TASK -
In the records below, find the line with "- $eq A4 B4 Y1 const B :: 1" and the line with "- Data arrival time :: 1.797 ns"; return exactly those lines and every line between them.

DATASET RECORDS -

--- src/core/cfg_route_pkg.sv ---
// Constants, field layouts and target codes for the configuration cycle router.
// Assumes one host clock domain shared with the host I/O port and downstream logic.
package cfg_route_pkg;

   // Host I/O map, as byte addresses
   localparam logic [15:0] CONFIG_ADDRESS_PORT_OFS = 16'h0cf8;
   localparam logic [15:0] CONFIG_DATA_WINDOW_OFS = 16'h0cfc;
   localparam logic [31:0] CONFIG_ADDRESS_PORT_RST = 32'h0000_0000;
   localparam logic [3:0] BE_DWORD = 4'hf;

   // Writable bits of the address port: gate, bus, device, function, register
   localparam logic [31:0] CONFIG_ADDRESS_WR_MASK = 32'h80ff_fffc;

   // Field positions in the address port
   localparam int GATE_BIT = 31;
   localparam int BUS_LSB = 16;
   localparam int DEV_LSB = 11;
   localparam int FN_LSB = 8;
   localparam int REG_LSB = 2;

   // Internal device numbers on bus 0
   localparam logic [4:0] DEV_HOST_BRIDGE = 5'h00;
   localparam logic [4:0] DEV_GFX_BRIDGE = 5'h01;
   localparam logic [4:0] DEV_INT_GFX = 5'h02;
   localparam logic [2:0] FN_ZERO = 3'h0;
   localparam logic [7:0] BUS_ZERO = 8'h00;

   // Graphics port select lines: device 0 on line 16, last device 15
   localparam int GP_SEL_LSB = 16;
   localparam logic [4:0] GP_DEV_MAX = 5'h0f;

   // Low address bits of generated cycles
   localparam logic [1:0] CYC_TYPE0 = 2'h0;
   localparam logic [1:0] CYC_TYPE1 = 2'h1;

   typedef enum logic [2:0] {
      TGT_NONE,
      TGT_INTERNAL,
      TGT_HUB_T0,
      TGT_HUB_T1,
      TGT_GP_T0,
      TGT_GP_T1
   } cfg_target_t;

endpackage : cfg_route_pkg

--- src/core/config_cycle_address_router.sv ---
// Configuration address port and configuration cycle router on the host I/O port.
// Assumes host I/O requests and bridge bus numbers come from logic on clk_i.
//
// Overview of operation
// (RULE1) Registers take byte, word, dword; address port dword
// (RULE2) Multi-byte fields are little-endian by lane
// (RULE3) Address port at 0CF8h, reset zero, dword only
// (RULE4) Byte or word at 0CF8h passes to expansion bus
// (RULE5) Bit 31 enables configuration cycles
// (RULE6) Bits 30:24 read zero, ignore writes
// (RULE7) Bus 0: internal device or hub type 0
// (RULE8) Bus equals secondary: graphics type 0
// (RULE9) Bus above secondary up to subordinate: graphics type 1
// (RULE10) Bus outside bridge range: hub type 1
// (RULE11) Device field copied for type 1, decoded type 0
// (RULE12) Own devices are 0, 1 and 2
// (RULE13) Graphics type 0: one select line, 16..31
// (RULE14) Device above 15: no select, master abort
// (RULE15) Device field on address bits 15:11
// (RULE16) Function copied; own devices answer function 0
// (RULE17) Register field on address bits 7:2
// (RULE18) Only address port then data window method
// (RULE19) Gate set: data window access becomes config
// (RULE20) Bus 0 devices 3..31 go to hub
// (RULE21) Bits 1:0 reserved, read zero, not decoded
`timescale 1ns/10ps

module config_cycle_address_router (
   input wire logic clk_i,
   input wire logic resetn_i,
   input wire logic io_req_i,
   input wire logic io_write_i,
   input wire logic [15:0] io_addr_i,
   input wire logic [3:0] io_be_i,
   input wire logic [31:0] io_wdata_i,
   input wire logic [7:0] sec_bus_i,
   input wire logic [7:0] sub_bus_i,
   output logic io_ack_o,
   output logic [31:0] io_rdata_o,
   output logic cfg_req_o,
   output logic cfg_write_o,
   output cfg_route_pkg::cfg_target_t cfg_target_o,
   output logic [31:0] cfg_addr_o,
   output logic [3:0] cfg_be_o,
   output logic [31:0] cfg_wdata_o,
   output logic [2:0] int_dev_sel_o,
   output logic int_master_abort_o,
   output logic gp_master_abort_o,
   output logic pass_req_o,
   output logic pass_write_o,
   output logic [15:0] pass_addr_o,
   output logic [3:0] pass_be_o,
   output logic [31:0] pass_wdata_o
);
   import cfg_route_pkg::*;

   typedef struct packed {
      logic [31:0] addr_port;
      logic ack;
      logic [31:0] rdata;
      logic cfg_req;
      logic cfg_write;
      cfg_target_t cfg_target;
      logic [31:0] cfg_addr;
      logic [3:0] cfg_be;
      logic [31:0] cfg_wdata;
      logic [2:0] int_sel;
      logic int_abort;
      logic gp_abort;
      logic pass_req;
      logic pass_write;
      logic [15:0] pass_addr;
      logic [3:0] pass_be;
      logic [31:0] pass_wdata;
   } state_t;

   state_t state_r;
   state_t state_nxt;

   ////////////////////////////////////////////////////////////////////////////////
   // Field views of the stored address port

   logic gate;
   logic [7:0] bus;
   logic [4:0] dev;
   logic [2:0] fn;
   logic [5:0] regn;
   logic [15:0] gp_sel;

   assign gate = state_r.addr_port[GATE_BIT];
   assign bus = state_r.addr_port[BUS_LSB +: 8];
   assign dev = state_r.addr_port[DEV_LSB +: 5];
   assign fn = state_r.addr_port[FN_LSB +: 3];
   assign regn = state_r.addr_port[REG_LSB +: 6];

   // One select line per graphics port device; devices above 15 match none
   genvar gi;
   generate
      for (gi = 0; gi < 16; gi++) begin : g_sel
         assign gp_sel[gi] = (dev == 5'(gi)); // [RULE13] [RULE14]
      end
   endgenerate

   ////////////////////////////////////////////////////////////////////////////////
   // Host access decode

   logic hit_addr_word;
   logic hit_addr_port;
   logic hit_window;
   logic own_dev;

   assign hit_addr_word = (io_addr_i[15:2] == CONFIG_ADDRESS_PORT_OFS[15:2]);
   assign hit_addr_port = hit_addr_word && (io_be_i == BE_DWORD); // [RULE1] [RULE3]
   // Only the dword address port plus data window method is decoded [RULE18]
   assign hit_window = (io_addr_i[15:2] == CONFIG_DATA_WINDOW_OFS[15:2]);
   assign own_dev = (dev == DEV_HOST_BRIDGE) || (dev == DEV_GFX_BRIDGE) || (dev == DEV_INT_GFX); // [RULE12]

   always_comb begin
      state_nxt = state_r;
      state_nxt.ack = 1'b0;
      state_nxt.cfg_req = 1'b0;
      state_nxt.int_abort = 1'b0;
      state_nxt.gp_abort = 1'b0;
      state_nxt.pass_req = 1'b0;
      if (io_req_i) begin
         state_nxt.ack = 1'b1;
         state_nxt.rdata = 32'h0000_0000;
         if (hit_addr_port) begin
            if (io_write_i) begin
               // Reserved bits are dropped so they read back zero [RULE6] [RULE21]
               state_nxt.addr_port = io_wdata_i & CONFIG_ADDRESS_WR_MASK; // [RULE3]
            end else begin
               state_nxt.rdata = state_r.addr_port; // [RULE2]
            end
         end else if (hit_window && gate) begin
            // Byte lanes pass unchanged, lane 0 is the lowest address [RULE2] [RULE19]
            state_nxt.cfg_req = 1'b1; // [RULE5]
            state_nxt.cfg_write = io_write_i;
            state_nxt.cfg_be = io_be_i; // [RULE1]
            state_nxt.cfg_wdata = io_wdata_i;
            state_nxt.int_sel = 3'h0;
            state_nxt.cfg_addr = {8'h00, bus, dev, fn, regn, CYC_TYPE1}; // [RULE15] [RULE16] [RULE17]
            if (bus == BUS_ZERO) begin
               if (own_dev) begin
                  // Kept inside, never sent to the hub [RULE7] [RULE20]
                  state_nxt.cfg_target = TGT_INTERNAL;
                  state_nxt.cfg_addr = {16'h0000, dev, fn, regn, CYC_TYPE0};
                  if (fn == FN_ZERO) begin
                     state_nxt.int_sel = 3'(1 << dev[1:0]); // [RULE12]
                  end else begin
                     state_nxt.int_abort = 1'b1; // [RULE16]
                  end
               end else begin
                  state_nxt.cfg_target = TGT_HUB_T0; // [RULE7] [RULE20]
                  state_nxt.cfg_addr = {16'h0000, dev, fn, regn, CYC_TYPE0}; // [RULE15]
               end
            end else if (bus == sec_bus_i) begin
               state_nxt.cfg_target = TGT_GP_T0; // [RULE8]
               state_nxt.cfg_addr = {gp_sel, 5'h00, fn, regn, CYC_TYPE0}; // [RULE11] [RULE13]
               state_nxt.gp_abort = (dev > GP_DEV_MAX); // [RULE14]
            end else if ((bus > sec_bus_i) && (bus <= sub_bus_i)) begin
               state_nxt.cfg_target = TGT_GP_T1; // [RULE9] [RULE11]
            end else begin
               state_nxt.cfg_target = TGT_HUB_T1; // [RULE10] [RULE11]
            end
         end else begin
            // Partial address port access, disabled window, or other I/O [RULE4]
            state_nxt.pass_req = 1'b1;
            state_nxt.pass_write = io_write_i;
            state_nxt.pass_addr = io_addr_i;
            state_nxt.pass_be = io_be_i;
            state_nxt.pass_wdata = io_wdata_i;
         end
      end
   end

   always_ff @(posedge clk_i) begin
      if (!resetn_i) begin
         state_r <= '0;
         state_r.addr_port <= CONFIG_ADDRESS_PORT_RST; // [RULE3]
         state_r.cfg_target <= TGT_NONE;
      end else begin
         state_r <= state_nxt;
      end
   end

   ////////////////////////////////////////////////////////////////////////////////
   // Outputs, all straight from the state register

   assign io_ack_o = state_r.ack;
   assign io_rdata_o = state_r.rdata;
   assign cfg_req_o = state_r.cfg_req;
   assign cfg_write_o = state_r.cfg_write;
   assign cfg_target_o = state_r.cfg_target;
   assign cfg_addr_o = state_r.cfg_addr;
   assign cfg_be_o = state_r.cfg_be;
   assign cfg_wdata_o = state_r.cfg_wdata;
   assign int_dev_sel_o = state_r.int_sel;
   assign int_master_abort_o = state_r.int_abort;
   assign gp_master_abort_o = state_r.gp_abort;
   assign pass_req_o = state_r.pass_req;
   assign pass_write_o = state_r.pass_write;
   assign pass_addr_o = state_r.pass_addr;
   assign pass_be_o = state_r.pass_be;
   assign pass_wdata_o = state_r.pass_wdata;
endmodule : config_cycle_address_router

--- config.mk ---
export PLATFORM = sky130hd
export DESIGN_NAME = config_cycle_address_router
export DESIGN_NICKNAME = d
export VERILOG_FILES = /design/src/core/cfg_route_pkg.sv /design/src/core/config_cycle_address_router.sv
export SDC_FILE = /design/constraint.sdc
export NUM_CORES = 1
export LEC_CHECK = 0
export ABC_AREA = 1
export BUFFER_PORTS_ARGS = -buffer_cell sky130_fd_sc_hd__buf_4
export CORE_AREA = 2 2 127 129
export CTS_CLUSTER_SIZE = 25
export DETAILED_ROUTE_END_ITERATION = 10
export DIE_AREA = 0 0 129 131
export PLACE_DENSITY = 0.84
export SYNTH_ARGS = -nofsm -noshare
export SYNTH_HDL_FRONTEND = slang
export SYNTH_SLANG_ARGS = --single-unit
--- constraint.sdc ---
create_clock -name clk_i -period 2.37 [get_ports clk_i]
set_input_delay 0.474 -clock clk_i [delete_from_list [all_inputs] [get_ports clk_i]]
set_output_delay 0.474 -clock clk_i [all_outputs]
set_load 0.1 [all_outputs]
* Yosys cells after proc, flatten, opt, wreduce, memory -nomap -nowiden
Cells that the tools add are included.
** Word-level totals
- Logic and storage cells :: 78
- Bits in latches :: 0
- Register bits after elaboration :: 188
- ROM bits :: 0
- Bits of input ports :: 72
- Memories :: 0
- Bits in writable memories :: 0
** Operators by class
- Reduce and logical (&&, ||, !) cells :: 14
- Bitwise operators :: 7
- $mul :: 0
- Add/subtract/negate cells :: 0
- Magnitude comparators :: 3
- Multiplexer cells :: 17
- Shift operators :: 1
- Divide/modulo/power cells :: 0
- Equality and inequality tests :: 19
** Operators with widths (count)
- $mux W165 :: 1
- $mux W132 :: 1
- $mux W32 :: 3
- $mux W78 :: 1
- $mux W54 :: 1
- $eq A5 B4 Y1 const B :: 8
- $mux W35 :: 1
- $mux W34 :: 1
- $eq A14 B10 Y1 const B :: 2
- $eq A5 B3 Y1 const B :: 4
- $reduce_or A6 Y1 :: 2
- $eq A5 B2 Y1 const B :: 2
- $mux W3 :: 3
- $reduce_and A3 Y1 :: 3
- $eq A8 B8 Y1 :: 1
- $gt A8 B8 Y1 :: 1
- $le A8 B8 Y1 :: 1
- $logic_not A8 Y1 :: 1
- $mux W4 :: 2
- $not A1 Y1 :: 7
- $eq A5 B1 Y1 const B :: 1
- $gt A5 B4 Y1 const B :: 1
- $logic_not A5 Y1 :: 1
- $eq A4 B4 Y1 const B :: 1
- 6 further kinds :: 11

* Longest topological paths before layout
- Word-level depth :: 8
- Depth in mapped cells :: 14
- Gate-level depth less buffers :: 14

* Worst setup path before layout
OpenSTA, ideal clock, no wires.
- Kind :: input port to flip-flop
- From :: input port sec_bus_i[7]
- To :: register state_r, in the netlist cfg_addr_o[18]
- Library setup time :: 0.067 ns
- Buffers on the path :: 1
- Data required time :: 2.303 ns
- Slack :: 0.506 ns
- Data arrival time :: 1.797 ns
- Stages on the path :: 11
- Cells stage by stage :: inv_1 -> ha_1 -> nand2_1 -> nor2_1 -> nand2_1 -> nor2_1 -> inv_1 -> buf_2 -> o21ai_0 -> nor2_1 -> nor2_1
** Between the ends
- Word-level cells in the longest chain between the ends :: 3
** RTL lines
- from (decl) :: line config_cycle_address_router.sv:36 : input wire logic [7:0] sec_bus_i,
- $eq A8 B8 Y1 :: line config_cycle_address_router.sv:157 : end else if (bus == sec_bus_i) begin
- $mux W32 :: line config_cycle_address_router.sv:157
- $mux W35 :: line config_cycle_address_router.sv:143 : if (bus == BUS_ZERO) begin
- to (signal assigned) :: line config_cycle_address_router.sv:183 : state_r <= state_nxt;
- to (decl) :: line config_cycle_address_router.sv:77 : state_t state_r;
Every way passes these cells.
A chain may end at the register's enable or synchronous reset.

* Final worst setup path
- From :: register state_r, in the netlist gate
- To :: register state_r, in the netlist int_master_abort_o
** Between the ends
- Word-level cells in the longest chain between the ends :: 3
** RTL lines
- $logic_and A1 B1 Y1 :: line config_cycle_address_router.sv:135 : end else if (hit_window && gate) begin
- $not A1 Y1 (no line)
- $reduce_or A6 Y1 (no line)
Every way passes these cells.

RESPONSE FOR THIS EXERCISE -
- $eq A4 B4 Y1 const B :: 1
- 6 further kinds :: 11

* Longest topological paths before layout
- Word-level depth :: 8
- Depth in mapped cells :: 14
- Gate-level depth less buffers :: 14

* Worst setup path before layout
OpenSTA, ideal clock, no wires.
- Kind :: input port to flip-flop
- From :: input port sec_bus_i[7]
- To :: register state_r, in the netlist cfg_addr_o[18]
- Library setup time :: 0.067 ns
- Buffers on the path :: 1
- Data required time :: 2.303 ns
- Slack :: 0.506 ns
- Data arrival time :: 1.797 ns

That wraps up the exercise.